Let me start off by saying that there is no reason to believe that education(tertiary education) is not a normal good. Education which is really an investment in human capital or knowledge and skills is a normal good like apples and cell phones. People are more likely to invest in their education( and attend a university) if the cost of that investment is low and less likely if it is high. How about the supply of Education? No reason to believe it’s not normal. If the cost of investment is high more universities are likely to spring up. The supply is a bit inelastic in the sense that it takes quite a bit of time to get new universities up and running but normal nonetheless. Given that both the demand and supply of Education are normal it seems that a society without a government should be able to arrive at some long run equilibrium price for education. Sounds good. No problems there.
However what happens when a society decides it wants everyone to get a university education regardless of the value the different individuals attach to it? Government steps in and offers to fund everyone’s’ college education either by paying costs directly for the students or by reducing the costs of education through funding of universities (A Government rich with oil dollars like Nigeria in the 70’s for example). The cost of education to the students go down a lot and hence the demand for education increases. The real cost of funding education to the government goes up but the government can still afford it. Lots of oil dollars. No problems there.
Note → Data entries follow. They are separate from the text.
--- src/rtl/ovi_issue_arbiter.sv ---
// ovi_issue_arbiter: two-requester issue arbiter in front of an OVI vector unit.
// Requester A (scalar core) and B (test sequencer) share one issue port. A tag FIFO
// remembers who issued each instruction so in-order completions are routed back.
// Build option: define OVI_ARB_FIXED_PRIO_EN for fixed priority (A over B);
// the default build uses round-robin.
//
// CORE_ISSUE layout (MSB..LSB): {instr, opnd, vl, sew, valid}.
// CORE_COMPLETED layout: bit 0 is valid; upper bits carry status not used here.

`ifndef OVI_INSTR_WIDTH
`define OVI_INSTR_WIDTH 32
`endif
`ifndef OVI_DATA_WIDTH
`define OVI_DATA_WIDTH 64
`endif
`ifndef OVI_VL_WIDTH
`define OVI_VL_WIDTH 14
`endif
`ifndef OVI_SEW_WIDTH
`define OVI_SEW_WIDTH 3
`endif
`ifndef OVI_COMPLETED_WIDTH
`define OVI_COMPLETED_WIDTH 8
`endif
`ifndef OVI_ISSUE_WIDTH
`define OVI_ISSUE_WIDTH (`OVI_INSTR_WIDTH + `OVI_DATA_WIDTH + `OVI_VL_WIDTH + `OVI_SEW_WIDTH + 1)
`endif

module ovi_issue_arbiter #(
  parameter int unsigned MAX_OUT = 4
) (
  input  logic                            CLK,
  input  logic                            RSTN,
  input  logic                            A_VALID,
  input  logic                            B_VALID,
  input  logic [`OVI_INSTR_WIDTH-1:0]     A_INSTR,
  input  logic [`OVI_INSTR_WIDTH-1:0]     B_INSTR,
  input  logic [`OVI_VL_WIDTH-1:0]        A_VL,
  input  logic [`OVI_VL_WIDTH-1:0]        B_VL,
  input  logic [`OVI_SEW_WIDTH-1:0]       A_SEW,
  input  logic [`OVI_SEW_WIDTH-1:0]       B_SEW,
  output logic                            A_READY,
  output logic                            B_READY,
  input  logic                            HALT,
  output logic [`OVI_ISSUE_WIDTH-1:0]     CORE_ISSUE,
  input  logic [`OVI_COMPLETED_WIDTH-1:0] CORE_COMPLETED,
  output logic                            A_DONE,
  output logic                            B_DONE,
  output logic                            IDLE,
  output logic                            ERR
);

  localparam int unsigned PtrW = (MAX_OUT > 1) ? $clog2(MAX_OUT) : 1;
  localparam int unsigned CntW = $clog2(MAX_OUT + 1);
  localparam logic [PtrW-1:0] PtrLast = PtrW'(MAX_OUT - 1);
  localparam logic [CntW-1:0] CntMax  = CntW'(MAX_OUT);

  typedef enum logic [1:0] {
    StRun,
    StDrain,
    StHalted
  } state_e;

  state_e               state_q, state_d;
  logic [CntW-1:0]      count_q, count_d;
  logic [PtrW-1:0]      wr_ptr_q, rd_ptr_q;
  logic [MAX_OUT-1:0]   tags_q;
  logic                 err_q;

  logic comp_valid;
  logic pop;
  logic room;
  logic grant;
  logic pick_b;
  logic grant_a;
  logic grant_b;
  logic pop_tag;
  logic unused_completed;

  function automatic logic [PtrW-1:0] ptr_next(input logic [PtrW-1:0] p);
    return (p == PtrLast) ? '0 : p + 1'b1;
  endfunction

  assign comp_valid       = CORE_COMPLETED[0];
  assign unused_completed = ^CORE_COMPLETED[`OVI_COMPLETED_WIDTH-1:1];

  // A completion with nothing outstanding is an underflow and is dropped.
  assign pop     = comp_valid && (count_q != '0);
  assign pop_tag = tags_q[rd_ptr_q];

  // A completion in this cycle frees a slot, so a full FIFO can still issue.
  assign room  = (count_q < CntMax) || pop;
  assign grant = (state_q == StRun) && !HALT && room && (A_VALID || B_VALID);

`ifdef OVI_ARB_FIXED_PRIO_EN
  assign pick_b = !A_VALID;
`else
  logic prefer_b_q;

  assign pick_b = B_VALID && (!A_VALID || prefer_b_q);

  // Round-robin pointer: after a grant, the other requester is preferred.
  always_ff @(posedge CLK or negedge RSTN) begin
    if (!RSTN) begin
      prefer_b_q <= 1'b0;
    end else if (grant) begin
      prefer_b_q <= !pick_b;
    end
  end
`endif

  assign grant_a = grant && !pick_b;
  assign grant_b = grant && pick_b;
  assign A_READY = grant_a;
  assign B_READY = grant_b;
  assign A_DONE  = pop && !pop_tag;
  assign B_DONE  = pop && pop_tag;
  assign IDLE    = (state_q == StHalted) && (count_q == '0);
  assign ERR     = err_q;

  // Issue payload: the granted requester's fields, all zero when idle.
  always_comb begin
    CORE_ISSUE = '0;
    if (grant_a) begin
      CORE_ISSUE = {A_INSTR, {`OVI_DATA_WIDTH{1'b0}}, A_VL, A_SEW, 1'b1};
    end else if (grant_b) begin
      CORE_ISSUE = {B_INSTR, {`OVI_DATA_WIDTH{1'b0}}, B_VL, B_SEW, 1'b1};
    end
  end

  // Next-state for the run/drain/halt FSM.
  always_comb begin
    state_d = state_q;
    case (state_q)
      StRun: begin
        if (HALT) state_d = StDrain;
      end
      StDrain: begin
        if (!HALT) begin
          state_d = StRun;
        end else if (count_q == '0) begin
          state_d = StHalted;
        end
      end
      StHalted: begin
        if (!HALT) state_d = StRun;
      end
      default: state_d = StHalted;
    endcase
  end

  // Outstanding count: a simultaneous push and pop leaves it unchanged.
  always_comb begin
    count_d = count_q;
    if (grant && !pop) begin
      count_d = count_q + 1'b1;
    end else if (!grant && pop) begin
      count_d = count_q - 1'b1;
    end
  end

  // State, counter, pointers and sticky error flag.
  always_ff @(posedge CLK or negedge RSTN) begin
    if (!RSTN) begin
      state_q  <= StHalted;
      count_q  <= '0;
      wr_ptr_q <= '0;
      rd_ptr_q <= '0;
      err_q    <= 1'b0;
    end else begin
      state_q <= state_d;
      count_q <= count_d;
      if (grant) wr_ptr_q <= ptr_next(wr_ptr_q);
      if (pop) rd_ptr_q <= ptr_next(rd_ptr_q);
      if (comp_valid && (count_q == '0)) err_q <= 1'b1;
    end
  end

  // Tag storage: source ID of each issued instruction (0=A, 1=B).
  always_ff @(posedge CLK or negedge RSTN) begin
    if (!RSTN) begin
      tags_q <= '0;
    end else if (grant) begin
      tags_q[wr_ptr_q] <= pick_b;
    end
  end

endmodule
--- src/rtl/picorv32_dv_pkg.sv ---
// rtl/picorv32_dv_pkg.sv - shared types, failure codes and defaults for the PicoRV32 test wrapper
package picorv32_dv_pkg;

    localparam logic [31:0] RESET_PC_DEFAULT       = 32'h8000_0000;
    localparam logic [31:0] TOHOST_ADDR_DEFAULT    = 32'h8000_1000;
    localparam int unsigned TIMEOUT_CYCLES_DEFAULT = 1_000_000;

    localparam logic [31:0] FAIL_TRAP    = 32'hBAD0_0001;
    localparam logic [31:0] FAIL_TIMEOUT = 32'hBAD0_0002;

    typedef enum logic [1:0] {
        ST_IDLE,
        ST_RUN,
        ST_DONE
    } top_state_t;

    typedef enum logic [1:0] {
        BR_IDLE,
        BR_IFETCH,
        BR_DREQ,
        BR_RESP
    } br_state_t;

endpackage

--- src/rtl/picorv32.sv ---
// rtl/picorv32.sv - compact RV32I-subset core (LUI, ADDI, JAL, LW, SW) on the picorv32 native memory port
// Ports: clk, resetn (sync, active low), trap, mem_valid/mem_instr/mem_ready,
//        mem_addr, mem_wdata, mem_wstrb, mem_rdata.
module picorv32 #(
    parameter bit          ENABLE_TRAP    = 1'b1,
    parameter logic [31:0] PROGADDR_RESET = 32'h0000_0000
) (
    input  logic        clk,
    input  logic        resetn,
    output logic        trap,
    output logic        mem_valid,
    output logic        mem_instr,
    input  logic        mem_ready,
    output logic [31:0] mem_addr,
    output logic [31:0] mem_wdata,
    output logic [3:0]  mem_wstrb,
    input  logic [31:0] mem_rdata
);

    localparam logic [1:0] C_FETCH = 2'd0;
    localparam logic [1:0] C_EXEC  = 2'd1;
    localparam logic [1:0] C_MEM   = 2'd2;
    localparam logic [1:0] C_HALT  = 2'd3;

    localparam logic [6:0] OP_LUI    = 7'b0110111;
    localparam logic [6:0] OP_IMM    = 7'b0010011;
    localparam logic [6:0] OP_JAL    = 7'b1101111;
    localparam logic [6:0] OP_LOAD   = 7'b0000011;
    localparam logic [6:0] OP_STORE  = 7'b0100011;

    logic [1:0]  cstate;
    logic [31:0] pc;
    logic [31:0] insn;
    logic [31:0] regs [0:31];

    logic [6:0]  opcode;
    logic [2:0]  funct3;
    logic [4:0]  rd, rs1, rs2;
    logic [31:0] rs1_val, rs2_val, imm_i, imm_s, imm_j;
    logic        legal;
    logic        rf_we;
    logic [31:0] rf_wdata;

    assign opcode  = insn[6:0];
    assign funct3  = insn[14:12];
    assign rd      = insn[11:7];
    assign rs1     = insn[19:15];
    assign rs2     = insn[24:20];
    assign rs1_val = (rs1 == 5'd0) ? 32'd0 : regs[rs1];
    assign rs2_val = (rs2 == 5'd0) ? 32'd0 : regs[rs2];
    assign imm_i   = {{20{insn[31]}}, insn[31:20]};
    assign imm_s   = {{20{insn[31]}}, insn[31:25], insn[11:7]};
    assign imm_j   = {{12{insn[31]}}, insn[19:12], insn[20], insn[30:21], 1'b0};

    assign legal = (opcode == OP_LUI) || (opcode == OP_JAL) ||
                   ((opcode == OP_IMM) && (funct3 == 3'b000)) ||
                   ((opcode == OP_LOAD || opcode == OP_STORE) && (funct3 == 3'b010));

    // Writeback happens either in EXEC (ALU/jump link) or when a load completes.
    always_comb begin
        rf_we    = 1'b0;
        rf_wdata = 32'd0;
        if (resetn && cstate == C_EXEC) begin
            if (opcode == OP_LUI) begin
                rf_we    = 1'b1;
                rf_wdata = {insn[31:12], 12'd0};
            end else if (opcode == OP_IMM && funct3 == 3'b000) begin
                rf_we    = 1'b1;
                rf_wdata = rs1_val + imm_i;
            end else if (opcode == OP_JAL) begin
                rf_we    = 1'b1;
                rf_wdata = pc + 32'd4;
            end
        end else if (resetn && cstate == C_MEM && mem_ready && mem_wstrb == 4'd0) begin
            rf_we    = 1'b1;
            rf_wdata = mem_rdata;
        end
    end

    always_ff @(posedge clk) begin
        if (rf_we && rd != 5'd0) begin
            regs[rd] <= rf_wdata;
        end
    end

    always_ff @(posedge clk) begin
        if (!resetn) begin
            cstate    <= C_FETCH;
            pc        <= PROGADDR_RESET;
            insn      <= 32'd0;
            trap      <= 1'b0;
            mem_valid <= 1'b0;
            mem_instr <= 1'b0;
            mem_addr  <= 32'd0;
            mem_wdata <= 32'd0;
            mem_wstrb <= 4'd0;
        end else begin
            case (cstate)
                C_FETCH: begin
                    if (!mem_valid) begin
                        mem_valid <= 1'b1;
                        mem_instr <= 1'b1;
                        mem_addr  <= pc;
                        mem_wstrb <= 4'd0;
                    end else if (mem_ready) begin
                        mem_valid <= 1'b0;
                        mem_instr <= 1'b0;
                        insn      <= mem_rdata;
                        cstate    <= C_EXEC;
                    end
                end
                C_EXEC: begin
                    if (!legal && ENABLE_TRAP) begin
                        trap   <= 1'b1;
                        cstate <= C_HALT;
                    end else if (opcode == OP_LOAD || opcode == OP_STORE) begin
                        mem_valid <= 1'b1;
                        mem_instr <= 1'b0;
                        mem_addr  <= (opcode == OP_LOAD) ? rs1_val + imm_i : rs1_val + imm_s;
                        mem_wdata <= rs2_val;
                        mem_wstrb <= (opcode == OP_STORE) ? 4'hF : 4'h0;
                        cstate    <= C_MEM;
                    end else begin
                        pc     <= (opcode == OP_JAL) ? pc + imm_j : pc + 32'd4;
                        cstate <= C_FETCH;
                    end
                end
                C_MEM: begin
                    if (mem_ready) begin
                        mem_valid <= 1'b0;
                        mem_wstrb <= 4'd0;
                        pc        <= pc + 32'd4;
                        cstate    <= C_FETCH;
                    end
                end
                default: cstate <= C_HALT;
            endcase
        end
    end

endmodule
Average costs of Education are not fixed though. It seems to rise over time.Tuition and fees increased 439 percent from 1982 to 2007 in the United States. So what happens when the Government cannot afford to completely fund education as it did before, either as a result of the rising costs of education or maybe it has a lot less oil dollars than before? If we assume that the government is also the supplier of education, then it seems the government can choose to reduce the quality of education. It can do this by admitting more students per university, or by paying staff of the universities less than their market value or by other general cost cutting measures. Lower Quality Universities lead to lower costs of running the universities. What is the effects on the students? Lower quality education. Of course the government has the option of simply asking students to pay more for education but this would cause such a public outrage. Why do we have to pay for education in a country blessed with such resources?
So a long term policy of subsidizing universities inevitably leads to a situation where the students get cheap and poor quality education and the government is burdened with a huge and unsustainable education bill. Sound familiar?
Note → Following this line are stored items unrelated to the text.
File: config.mk
export PLATFORM = sky130hd
export DESIGN_NAME = exmem_mem_stage
export DESIGN_NICKNAME = d
export VERILOG_FILES = /design/src/rtl/exmem_mem_stage.sv
export SDC_FILE = /design/constraint.sdc
export NUM_CORES = 1
export LEC_CHECK = 0
export BUFFER_PORTS_ARGS = -buffer_cell sky130_fd_sc_hd__clkbuf_2
export CAP_MARGIN = 20
export CORE_ASPECT_RATIO = 1.5
export CORE_UTILIZATION = 40
export CTS_CLUSTER_DIAMETER = 40
export DETAILED_ROUTE_END_ITERATION = 8
export PLACE_DENSITY = 0.84
export REMOVE_ABC_BUFFERS = 1
export SLEW_MARGIN = 20
export SYNTH_ARGS = -nofsm -noshare
export SYNTH_HDL_FRONTEND = slang
export SYNTH_SLANG_ARGS = --single-unit
File: constraint.sdc
create_clock -name clk -period 2.1 [get_ports clk]
set_input_delay 0.42 -clock clk [delete_from_list [all_inputs] [get_ports clk]]
set_output_delay 0.42 -clock clk [all_outputs]
set_load 0.01 [all_outputs]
The annual cost of tuition per student in the United States is somewhere between $5000 to $30000. It’s on average about $6500 in the UK, $6000 in Japan,and $2000 in Taiwan. I guess its safe to assume that the average annual cost of tuition in an imaginary quality university in Nigeria would be somewhere between $2000 and $30000. So it would cost an estimated $1.12bn at $2000 per year to fund quality education to the estimated 560,000 students currently in Nigerian Universities per year. Can the government afford that? Probably not. The entire budget for education in 2006 was just above $1bn and this includes basic and secondary education. It seems the logical way forward would be to get students used to the idea of paying for education again. This can’t happen overnight though. It would probably take just as much time for the universities to get back to international standards as it did for them to fall to their deplorable states.Fortunately it shouldn’t take as much time to change the structure of the education system to promote their long term growth and I think this starts with making the universities independent. Independent in terms of their ability to admit to students, to determine tuition and other charges to students, to determine remuneration to staff, to govern themselves and most importantly freedom from cash handouts from Aso Rock. Don’t get me wrong, Governments will still need to invest heavily in universities but investment in infrastructure and equipment is what is required. Scholarships for brilliant but poor students may also be necessary to ensure that poverty is not an excuse for intelligent students who would not have the funds to attend college.
How about ASUU? What part do they have to play? Well a majority of economists believe Unions are BAD. Why? Unions are an attempt to monopolize the labour market for their own interests, whatever these interests might be. I’ll save that topic for another day.